Marie-Antoinette
Il exultait, Ouyahia, de poser des colles aux journalistes dans les travées de l´APN. «Il n´y aura pas de changement de gouvernement», a-t-il martelé sur le ton de quelqu´un qui tient sa revanche. «Quand vous manquez de matière, vous créez de toutes pièces un événement.» Cet air arrogant de monsieur Je-sais-tout a laissé perplexes plus d´un plumitif. De qui tient-il cette suffisance, s´est-on demandé sans oser pousser plus loin l´investigation, de peur de se faire encore une fois rabrouer. Et puis, paf ! Comme une bougie qui s´allume, une caricature de Maz a tout révélé. A l´un de ses collaborateurs, qui lui faisait remarquer: «Si les boulangers se mettent en grève, le peuple n´aura pas de pain», Ouyahia a eu cette réplique fulgurante digne de Marie-Antoinette: «On leur donnera des brioches». Ce trait de génie de Maz résume en une phrase, en une posture toute la personnalité complexe et sournoise d´Ouyahia, son aplomb qui ne le quitte jamais et grâce auquel il peut moucher les journalistes.

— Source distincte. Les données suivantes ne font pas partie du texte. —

`src/design/trbq_pkg.sv`:
```
// trbq_pkg: shared types and codes for the task ready/blocked queue
// used by trbq_cell, trbq_chain and task_ready_blocked_queue
package trbq_pkg;

  localparam logic [1:0] CMD_INSERT = 2'd0;
  localparam logic [1:0] CMD_REMOVE = 2'd1;
  localparam logic [1:0] CMD_RESUME = 2'd2;
  localparam logic [1:0] CMD_FIND   = 2'd3;

  localparam logic [2:0] ST_OK        = 3'd0;
  localparam logic [2:0] ST_NOT_FOUND = 3'd1;
  localparam logic [2:0] ST_FULL      = 3'd2;
  localparam logic [2:0] ST_DUPLICATE = 3'd3;
  localparam logic [2:0] ST_NOT_SUSP  = 3'd4;
  localparam logic [2:0] ST_BAD_PRIO  = 3'd5;

  localparam logic [3:0] MAX_PRIORITY_RESET = 4'd9;

  typedef struct packed {
    logic [1:0] command;
    logic [7:0] task_id;
    logic [3:0] priority_req;
    logic       is_blocked;
    logic       is_suspended;
  } in_item_t;

  typedef struct packed {
    logic [2:0] status;
    logic       found_queue;
    logic [3:0] position;
    logic [3:0] found_priority;
    logic       found_suspended;
  } out_item_t;

  typedef struct packed {
    logic [7:0] id;
    logic [3:0] prio;
    logic       susp;
  } entry_t;

  // per-cycle command broadcast to every cell of one chain
  typedef struct packed {
    logic   ins;       // insert new_entry, sorted or at head
    logic   sorted;    // sorted insert if 1, head insert if 0
    logic   del;       // remove the entry matching key
    logic   clr_susp;  // clear suspended mark of entry matching key
    logic [7:0] key;
    entry_t new_entry;
  } chain_op_t;

endpackage

```
`src/design/trbq_cell.sv`:
```
// trbq_cell: one queue slot holding valid, id, priority and suspended mark
// depends on trbq_pkg
module trbq_cell (
  input  logic               clk,
  input  logic               rst,
  input  trbq_pkg::chain_op_t op,
  input  logic               left_valid,
  input  trbq_pkg::entry_t   left_entry,
  input  logic               left_goes,   // left neighbor is at or beyond insert spot
  input  logic               left_hit,    // some cell left of here matches key
  input  logic               right_valid,
  input  trbq_pkg::entry_t   right_entry,
  output logic               valid,
  output trbq_pkg::entry_t   entry,
  output logic               goes,
  output logic               hit_out,
  output logic               hit
);

  logic             valid_next;
  trbq_pkg::entry_t entry_next;
  logic             here_goes;

  assign hit = valid && (entry.id == op.key);
  assign hit_out = left_hit || hit;
  // sorted: first cell whose prio exceeds new or is empty
  assign here_goes = op.sorted ? (!valid || (entry.prio > op.new_entry.prio)) : 1'b1;
  assign goes = left_goes || here_goes;

  always_comb begin
    valid_next = valid;
    entry_next = entry;
    if (op.ins) begin
      if (left_goes) begin
        valid_next = left_valid;
        entry_next = left_entry;
      end else if (here_goes) begin
        valid_next = 1'b1;
        entry_next = op.new_entry;
      end
    end else if (op.del) begin
      if (hit_out) begin
        valid_next = right_valid;
        entry_next = right_entry;
      end
    end else if (op.clr_susp && hit) begin
      entry_next.susp = 1'b0;
    end
  end

  always_ff @(posedge clk) begin
    if (rst) begin
      valid <= 1'b0;
    end else begin
      valid <= valid_next;
    end
    entry <= entry_next;
  end

endmodule

```
`src/design/trbq_chain.sv`:
```
// trbq_chain: a row of trbq_cell slots forming one queue with search results
// depends on trbq_pkg and trbq_cell
module trbq_chain #(
  parameter int DEPTH = 16
) (
  input  logic                clk,
  input  logic                rst,
  input  trbq_pkg::chain_op_t op,
  output logic                full,
  output logic                found,
  output logic [5:0]          found_pos,
  output trbq_pkg::entry_t    found_entry,
  output logic [5:0]          ins_pos
);

  logic             valid [DEPTH];
  trbq_pkg::entry_t entry [DEPTH];
  logic             goes  [DEPTH];
  logic             hito  [DEPTH];
  logic             hit   [DEPTH];

  for (genvar i = 0; i < DEPTH; i++) begin : g_cell
    logic             lv, rv, lg, lh;
    trbq_pkg::entry_t le, re;
    if (i == 0) begin : g_first
      assign lv = 1'b0;
      assign le = '0;
      assign lg = 1'b0;
      assign lh = 1'b0;
    end else begin : g_mid
      assign lv = valid[i-1];
      assign le = entry[i-1];
      assign lg = goes[i-1];
      assign lh = hito[i-1];
    end
    if (i == DEPTH - 1) begin : g_last
      assign rv = 1'b0;
      assign re = '0;
    end else begin : g_inner
      assign rv = valid[i+1];
      assign re = entry[i+1];
    end
    trbq_cell u_cell (
      .clk(clk), .rst(rst), .op(op),
      .left_valid(lv), .left_entry(le), .left_goes(lg), .left_hit(lh),
      .right_valid(rv), .right_entry(re),
      .valid(valid[i]), .entry(entry[i]), .goes(goes[i]),
      .hit_out(hito[i]), .hit(hit[i])
    );
  end

  assign full = valid[DEPTH-1];
  assign found = hito[DEPTH-1];

  always_comb begin
    found_pos = '0;
    found_entry = '0;
    ins_pos = '0;
    for (int i = DEPTH - 1; i >= 0; i--) begin
      if (hit[i]) begin
        found_pos = 6'(i);
        found_entry = entry[i];
      end
      if (goes[i]) ins_pos = 6'(i);
    end
  end

endmodule

```
`src/design/task_ready_blocked_queue.sv`:
```
// task_ready_blocked_queue: two shift-cell task queues (ready sorted, blocked lifo)
// the command is registered on transfer; one command at a time and the input
//   stays stalled until the result transfers, so a new command waits for the
//   last result and for any output stall
// the exec state looks up both chains, applies the shift and loads the result
// reset: sync active high, queues empty, max_priority back to 9
// depends on trbq_pkg, trbq_chain, trbq_cell
module task_ready_blocked_queue #(
  parameter int QUEUE_DEPTH = 16
) (
  input  logic                clk,
  input  logic                rst,
  input  logic                in_valid,
  output logic                in_stall,
  input  trbq_pkg::in_item_t  in_data,
  output logic                out_valid,
  input  logic                out_stall,
  output trbq_pkg::out_item_t out_data,
  input  logic                cfg_we,
  input  logic [3:0]          cfg_data
);

  localparam logic [1:0] S_IDLE = 2'd0;
  localparam logic [1:0] S_EXEC = 2'd1;

  logic [1:0]          state;
  logic [3:0]          max_priority;
  trbq_pkg::in_item_t  cmd;
  trbq_pkg::chain_op_t rop, bop;
  logic                r_full, r_found, b_full, b_found;
  logic [5:0]          r_pos, b_pos, r_ins, b_ins;
  trbq_pkg::entry_t    r_ent, b_ent;
  trbq_pkg::out_item_t res;
  logic                go;
  trbq_pkg::entry_t    new_e;

  // accept only when idle and the result register is free
  assign in_stall = (state != S_IDLE) || out_valid;
  assign go = (state == S_EXEC);

  always_ff @(posedge clk) begin
    if (rst) begin
      max_priority <= trbq_pkg::MAX_PRIORITY_RESET;
    end else if (cfg_we) begin
      max_priority <= cfg_data;
    end
  end

  always_ff @(posedge clk) begin
    if (in_valid && !in_stall) cmd <= in_data;
  end

  // decide the result and chain operations from the held command
  always_comb begin
    rop = '0;
    bop = '0;
    rop.key = cmd.task_id;
    bop.key = cmd.task_id;
    rop.sorted = 1'b1;
    new_e.id = cmd.task_id;
    new_e.prio = cmd.priority_req;
    new_e.susp = cmd.is_suspended;
    res = '0;
    // default: describe the found entry, ready queue first
    if (r_found) begin
      res.found_queue = 1'b0;
      res.position = r_pos[3:0];
      res.found_priority = r_ent.prio;
      res.found_suspended = r_ent.susp;
    end else if (b_found) begin
      res.found_queue = 1'b1;
      res.position = b_pos[3:0];
      res.found_priority = b_ent.prio;
      res.found_suspended = b_ent.susp;
    end
    case (cmd.command)
      trbq_pkg::CMD_INSERT: begin
        if (cmd.priority_req > max_priority) begin
          res = '0;
          res.status = trbq_pkg::ST_BAD_PRIO;
        end else if (r_found || b_found) begin
          res.status = trbq_pkg::ST_DUPLICATE;
        end else if (cmd.is_blocked ? b_full : r_full) begin
          res = '0;
          res.status = trbq_pkg::ST_FULL;
        end else begin
          res.status = trbq_pkg::ST_OK;
          res.found_queue = cmd.is_blocked;
          res.position = cmd.is_blocked ? 4'd0 : r_ins[3:0];
          res.found_priority = cmd.priority_req;
          res.found_suspended = cmd.is_suspended;
          rop.new_entry = new_e;
          bop.new_entry = new_e;
          rop.ins = go && !cmd.is_blocked;
          bop.ins = go && cmd.is_blocked;
        end
      end
      trbq_pkg::CMD_REMOVE: begin
        if (!(r_found || b_found)) begin
          res = '0;
          res.status = trbq_pkg::ST_NOT_FOUND;
        end else begin
          res.status = trbq_pkg::ST_OK;
          rop.del = go && r_found;
          bop.del = go && !r_found;
        end
      end
      trbq_pkg::CMD_RESUME: begin
        if (!(r_found || b_found)) begin
          res = '0;
          res.status = trbq_pkg::ST_NOT_FOUND;
        end else if (!res.found_suspended) begin
          res.status = trbq_pkg::ST_NOT_SUSP;
        end else if (r_found) begin
          res.status = trbq_pkg::ST_OK;
          res.found_suspended = 1'b0;
          rop.clr_susp = go;
        end else if (r_full) begin
          res.status = trbq_pkg::ST_FULL;
        end else begin
          // move blocked entry into ready queue at its priority
          rop.new_entry.id = cmd.task_id;
          rop.new_entry.prio = b_ent.prio;
          rop.new_entry.susp = 1'b0;
          bop.del = go;
          res.status = trbq_pkg::ST_OK;
          res.found_queue = 1'b0;
          res.found_suspended = 1'b0;
          res.position = r_ins[3:0];
          rop.ins = go;
        end
      end
      default: begin
        if (!(r_found || b_found)) begin
          res = '0;
          res.status = trbq_pkg::ST_NOT_FOUND;
        end else begin
          res.status = trbq_pkg::ST_OK;
        end
      end
    endcase
    // sorted spot search uses the new entry's priority even when idle
    if (!(rop.ins)) rop.new_entry.prio = (cmd.command == trbq_pkg::CMD_RESUME) ?
                                         b_ent.prio : cmd.priority_req;
  end

  trbq_chain #(.DEPTH(QUEUE_DEPTH)) u_ready (
    .clk(clk), .rst(rst), .op(rop), .full(r_full), .found(r_found),
    .found_pos(r_pos), .found_entry(r_ent), .ins_pos(r_ins)
  );

  trbq_chain #(.DEPTH(QUEUE_DEPTH)) u_blocked (
    .clk(clk), .rst(rst), .op(bop), .full(b_full), .found(b_found),
    .found_pos(b_pos), .found_entry(b_ent), .ins_pos(b_ins)
  );

  // blocked insert position is always the head
  logic unused_b_ins;
  assign unused_b_ins = ^b_ins;

  always_ff @(posedge clk) begin
    if (rst) begin
      state <= S_IDLE;
      out_valid <= 1'b0;
    end else begin
      unique case (state)
        S_IDLE: if (in_valid && !in_stall) state <= S_EXEC;
        S_EXEC: begin
          state <= S_IDLE;
          out_valid <= 1'b1;
        end
        default: state <= S_IDLE;
      endcase
      if (out_valid && !out_stall) out_valid <= 1'b0;
    end
    if (go) out_data <= res;
  end

endmodule

```
`config.mk`:
```
export PLATFORM = sky130hd
export DESIGN_NAME = task_ready_blocked_queue
export DESIGN_NICKNAME = d
export VERILOG_FILES = /design/src/design/trbq_pkg.sv /design/src/design/trbq_cell.sv /design/src/design/trbq_chain.sv /design/src/design/task_ready_blocked_queue.sv
export SDC_FILE = /design/constraint.sdc
export NUM_CORES = 2
export LEC_CHECK = 0
export BUFFER_PORTS_ARGS = -buffer_cell sky130_fd_sc_hd__buf_2
export CAP_MARGIN = 20
export CORE_ASPECT_RATIO = 1.5
export CORE_MARGIN = 2
export CORE_UTILIZATION = 45
export CTS_CLUSTER_SIZE = 16
export DETAILED_ROUTE_END_ITERATION = 16
export SETUP_SLACK_MARGIN = 0.05
export SLEW_MARGIN = 20
export SYNTH_ARGS = -nofsm -noshare
export SYNTH_HDL_FRONTEND = slang
export SYNTH_SLANG_ARGS = --single-unit
```
`constraint.sdc`:
```
create_clock -name clk -period 7.3 [get_ports clk]
set_input_delay 0.73 -clock clk [delete_from_list [all_inputs] [get_ports clk]]
set_output_delay 0.73 -clock clk [all_outputs]
set_load 0.02 [all_outputs]
```
# Yosys cells after proc, flatten, opt, wreduce, memory -nomap -nowiden
# Index checks and enable logic that the tools add are counted.
[op_classes] order_cmp=17 n_mux=436 n_eq_ne=66 reduce_logical=239 n_bitwise=1
[op_table] operator="13-bit two-way mux" count=104
[op_table] operator="12-bit two-way mux" count=33
[op_table] operator="8-bit equality test" count=32
[op_table] operator="4-bit two-way mux" count=52
[op_table] operator="1-bit two-way mux" count=199
[op_table] operator="5-bit two-way mux" count=35
[op_table] operator="3-bit AND reduction" count=32
[op_table] operator="3-bit by 1-bit != test with 1-bit output (second input constant)" count=31
[op_table] operator="4-bit greater-than comparator" count=17
[op_table] operator="2-bit nonzero test" count=34
[op_table] operator="1-bit logical OR" count=63
[op_table] operator="1-bit logical AND" count=54
[op_table] operator="13-bit case mux with 2 select lines" count=2
[op_table] operator="3-bit nonzero test" count=16
[op_table] operator="10-bit two-way mux" count=4
[op_table] operator="2-bit AND reduction" count=16
[op_table] operator="1-bit zero test" count=20
[op_table] operator="8-bit two-way mux" count=1
[op_table] operator="3-bit two-way mux" count=2
[op_table] operator="2-bit zero test" count=2
[op_table] operator="2-bit two-way mux" count=2
[op_table] operator="1-bit case mux with 2 select lines" count=2
[op_table] operator="2-bit OR reduction" count=2
[op_table] operator="2-bit by 1-bit equality test with 1-bit output (second input constant)" count=1
[op_table] operator="3 further kinds" count=3
[totals] register_bits=483 input_bits=25 wordCells=900 output_inout_bits=15

# Logic depth before layout (Yosys ltp)
[depth] word_depth=62 depth_mapped=29 ltp_nobuf=21

# Hierarchy
# A second synthesis with hierarchy kept.
[unflattened] cells_unflattened=4000 hier_area_um2=38220.4
[modules_own_cells] module="trbq_cell" n_inst=32 area_per_inst_um2=1019.7 cells_each=103 seq_area_each_um2=410.4
[modules_own_cells] module="trbq_chain" n_inst=2 area_per_inst_um2=1841.8 cells_each=269 seq_area_each_um2=0.0
[modules_own_cells] module="task_ready_blocked_queue" n_inst=1 area_per_inst_um2=1905.6 cells_each=166 seq_area_each_um2=991.0

# Worst setup path after synthesis
# Ideal clock, no wire load.
[synth_path] kind="flip-flop to flip-flop" startpoint="reg cmd, in the netlist bop[17]" endpoint="reg, netlist name u_ready.g_cell[14].u_cell.entry[10]" t_required_ps=6883 arrival_ps=6650 stages_incl_launch_ff=28 path_buffers=8 slack_ps=234 synth_period_minus_slack_ps=7066 setup_time_ps=417 path_cell_list="edfxtp_1 buf_6 buf_12 buf_12 xnor2_1 nand4_1 or3_1 nor2b_1 buf_2 and3_1 buf_4 nand4_4 buf_4 o21a_1 buf_4 nor2b_2 a21oi_1 ha_1 nor2b_1 o21a_1 o21a_1 o21ai_0 nand4_1 nor3_1 nand4_1 nor3_1 clkbuf_1 o21ai_0"
[synth_between] elab_chain_len=41 elab_cells_between_ends=194 classes_between="order compare (15); eq/ne (33); mux (51); reduce/logical (95)"
[synth_rtl] element="from (decl)" line="task_ready_blocked_queue.sv:28" rtl="trbq_pkg::in_item_t cmd;"
[synth_rtl] element="from (signal assigned)" line="task_ready_blocked_queue.sv:50" rtl="if (in_valid && !in_stall) cmd <= in_data;"
[synth_rtl] element="8-bit equality test" line="trbq_cell.sv:24" rtl="assign hit = valid && (entry.id == op.key);"
[synth_rtl] element="1-bit logical AND" line="trbq_cell.sv:24"
[synth_rtl] element="5-bit two-way mux (16 in a row)" line="trbq_chain.sv:60" rtl="if (hit[i]) begin"
[synth_rtl] element="13-bit two-way mux or 10-bit two-way mux (tied branches)" line="task_ready_blocked_queue.sv:118, task_ready_blocked_queue.sv:70"
[synth_rtl] element="13-bit two-way mux or 10-bit two-way mux (tied branches)" line="task_ready_blocked_queue.sv:114, task_ready_blocked_queue.sv:65"
[synth_rtl] element="13-bit two-way mux or 1-bit two-way mux (tied branches)" line="task_ready_blocked_queue.sv:112" rtl="end else if (!res.found_suspended) begin"
[synth_rtl] element="13-bit two-way mux or 1-bit two-way mux (tied branches)" line="task_ready_blocked_queue.sv:109" rtl="if (!(r_found || b_found)) begin"
[synth_rtl] element="13-bit case mux with 2 select lines or 1-bit case mux with 2 select lines (tied branches)" line="task_ready_blocked_queue.sv:76" rtl="case (cmd.command)"
[synth_rtl] element="4-bit two-way mux" line="task_ready_blocked_queue.sv:143" rtl="if (!(rop.ins)) rop.new_entry.prio = (cmd.command == trbq_pkg::CMD_RESUME) ?"
[synth_rtl] element="4-bit greater-than comparator" line="trbq_cell.sv:27" rtl="assign here_goes = op.sorted ? (!valid || (entry.prio > op.new_entry.prio)) : 1'b1;"
[synth_rtl] element="1-bit logical OR" line="trbq_cell.sv:27"
[synth_rtl] element="1-bit logical OR (13 in a row)" line="trbq_cell.sv:28" rtl="assign goes = left_goes || here_goes;"
[synth_rtl] element="3-bit by 1-bit != test with 1-bit output (no line)"
[synth_rtl] element="3-bit AND reduction (no line) (*)"
# Every way passes the cells marked *; elsewhere a longest branch is shown, timed or not.
# A chain may end at the register's enable or synchronous reset.

==> results.py <==
metrics = {
    "routing": {
        "dr.pass1.iters": 6,
        "vias": 28100,
        "ant_nets": 0,
        "wirelength_mm": 115,
        "via_per_inst": 6.44,
        "drc": 0,
        "wire_per_inst_um": 26.4,
        "drtIter0Drc": 2737,
    },
    "global_route": {
        "grt_util_met3_pct": 4.09,
        "grt_overflow": 0,
        "grt_most_used_layer": "met2",
        "antenna_found_initial": 2,
        "grtUsageMet1_pct": 35.4,
        "first_global_vias": 28300,
        "grt_usage_pct": 31.6,
        "grt_start_max_net_pins": 187,
        "globalRouteMet2Util_pct": 56.3,
        "grt_pass1_wl_mm": 173,
    },
    "final_layout": {
        "n_antenna_cell": 0,
        "nets": 3507,
        "area_growth_pct": 8.75,
        "stdcell_count": 4355,
        "drive_above_1_share_pct": 9.35,
        "layout_common_cells": "nand2_1 (785), edfxtp_1 (445), xnor2_1 (254)",
        "fillerInstances": 6561,
        "final_common_cell": "nand2_1",
    },
    "setup_path": {
        "critPathArrivalTime_ps": 7500,
        "crit_type": "flip-flop to flip-flop",
        "cp_cell_sequence": "buf_12 -> buf_4 -> xnor2_1 -> nand4_1 -> nor3_1 -> a2111oi_0 -> o311ai_0 -> a21oi_1 -> nor2_1 -> o32ai_2 -> inv_1 -> buf_4 -> ha_1 -> nand4_1 -> o21ai_0 -> a21o_1 -> o2111a_1 -> nand3_1 -> buf_4 -> or3_1 -> nor3_1 -> buf_4 -> nand3_1 -> a31oi_1",
        "crit_required_ps": 7780,
        "startpoint_type": "flip-flop",
        "worstPathMaxFanout": 29,
        "cp_slowest_stage_delay_ps": 880,
        "cpMostUsedCell": "buf_4",
        "crit_path_end_kind": "flip-flop",
        "crit_slowest_cell": "a2111oi_0",
    },
    "timing": {
        "tns_ps": 0,
        "setup_viol_count_final": 0,
        "finClkSkew_ps": 25.7,
        "slew_viol_final": 0,
        "worst_pin_slew_ps": 1130,
        "grt_setup_unrepaired": "no",
        "final.period_utilization_pct": 96.2,
        "max_slew_margin_pct": 24.4,
        "whs_ps": 257,
        "clock.fmax_mhz": 142,
        "min_period_ps": 7020,
        "finalHoldViolCount": 0,
    },
    "placement": {
        "port_buffers": 39,
        "gp_congestion": 0.970,
        "dp_hpwl_mm": 81.1,
        "dp.cells": 4257,
    },
    "floorplan": {
        "start_util_pct": 45.5,
        "row_count": 118,
        "die_area_um2": 72000,
        "die_w_um": 220,
        "die_y_um": 328,
        "ioPinCount": 40,
        "coreArea_um2": 69100,
    },
    "clock_network": {
        "cts_tree": "yes",
        "cts.repair.resized": 0,
        "h-tree-depth": 2,
        "clk_pin_slew_ps": 60,
        "numCtsBuffers": 52,
        "post-cts-setup-buffers": 0,
        "clkLatencyLatePin_ps": 650,
        "hold_buffers": 0,
        "clock-sinks": 483,
        "clockRootBuffer": "clkbuf_16",
        "ctsLongestPathBuffers": 3,
    },
    "logic_synthesis": {
        "netlist_instances": 3440,
        "synthesis.nets": 3536,
        "synthesis.area_um2": 31400,
        "synth_cell_types": 98,
        "synth-async-reset-ratio_pct": 0,
        "synth_ff_type": "edfxtp_1",
        "synth_seq_cells": 483,
        "synth_area_per_cell_um2": 9.13,
        "synth_edf_count": 445,
        "seq_area_frac_synth_pct": 45.0,
        "yosys_warnings": 0,
    },
    "power": {
        "p_leak_uw": 0.0120,
        "peakVddDrop_mv": 0.233,
        "powerDensity_nw_per_um2": 188,
    },
    "flow_run": {
        "drv_cap": 0,
    },
    "min_path": {
        "min_path_type": "input pin to flip-flop",
    },
    "outcome": {
        "status": "completed",
    },
}
## power by group
group	switching, uW	total [uW]	internal [uW]
Clock	1200	2820	1620
Sequential	30.2	3050	3020
Combinational	376	556	180
Total	1610	6430	4820
## registers in the layout, indices dropped and copies added (netlist names), 4 cells and up
| register | count |
|---|---|
| bop | 8 |
| u_blocked.g_cell.u_cell.valid | 16 |
| u_ready.g_cell.u_cell.entry | 208 |
| max_priority | 4 |
| u_blocked.g_cell.u_cell.entry | 208 |
| out_data | 13 |
| u_ready.g_cell.u_cell.valid | 16 |
| cmd | 8 |
## metal layers
metal	share of wire (%)	routed length, um	vias to the layer above
li1	-	-	12500
met5	0.010	12	-
met4	7.1	8200	2
met1	36	41300	13700
met2	51	58800	1417
met3	5.9	6780	466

Dorénavant, dans la corporation, nous le savons et on se le tient pour dit : nous sommes responsables de toutes nos virgules (dixit Ouyahia) et nous devons contrôler notre sémantique (dixit Zerhouni) pour ne pas indisposer le ministre de l´Intérieur à propos des négociations qui sont faites pour récupérer El Para.
Dorénavant, au lieu de s´employer, dans le cadre de la bonne gouvernance, à résoudre les problèmes des citoyens, comme ceux du prix du pain, de la disponibilité de l´eau dans les robinets, de la pollution des plages et du retour de la conjonctivite, le chef du gouvernement et certains de ses ministres vont s´ingénier à apprendre aux journalistes le b.a.-ba de leur métier. De même qu´ils font le contraire de ce qu´il faut pour créer les conditions idoines pour la bonne circulation de l´information et la meilleure communication entre les autorités et les citoyens, en mettant en place les infrastructures et les lois qu´il faut.
On sait où le comportement de Marie-Antoinette et de Louis XVI ont mené la royauté en France, en 1789 : à la prise de la Bastille.
Faut-il croire qu´il y a encore des citadelles et des Bastilles à prendre en cette Algérie 2004?
Le verrouillage de l´information, tel qu´il est pratiqué à grande échelle par Ouyahia et compagnie a pour résultat, d´un côté de favoriser la rumeur et les on-dit douteux, et d´un autre côté de faire sentir aux citoyens qu´ils sont sous-informés et que les grandes décisions sont prises en dehors d´eux. Par conséquent, il n´adhère pas à la politique qui est menée.
Le comportement d´Ouyahia est ambigu en ce sens qu´il se méfie des journaux qu´il considère comme faisant partie de l´opposition (mais qui, eux, ont leurs propres sources d´information) et les journaux qu´il considère comme faisant partie de ses relais, mais auxquels en fin de compte il ne donne pas d´information crédible, attendant d´eux de n´être que de simples caisses de résonance.
Tout le quiproquo vient de là, et qui fait que le gouvernement algérien ne sait pas communiquer. C´est vrai que le gouvernement a les moyens coercitifs de faire condamner un journaliste ou de le tarabuster par mille et une manières, mais tout cela ne change rien au fond du problème. L´opinion publique n´adhère pas par la force à une politique.
Débusquer les virgules n´est qu´une manière plus civilisée de chercher des poux sur la tête des orphelins. Encore là, n´est-il pas préférable d´employer des moyens mieux indiqués : un bon pesticide, un shampooing, et beaucoup d´eau pour le rinçage. Qu´est-ce que la civilisation, demandait-on à Voltaire?
Trois éléments font la civilisation, avait-il répondu : le savon, le savon, le savon.
Il faut beaucoup d´eau et de savon pour désencrasser la conception que se fait le chef du gouvernement de la communication et des médias. Une conception qui est aux antipodes de ce qui se fait actuellement partout dans le monde, et qui fait tenir à l´Algérie le rôle de lanterne rouge.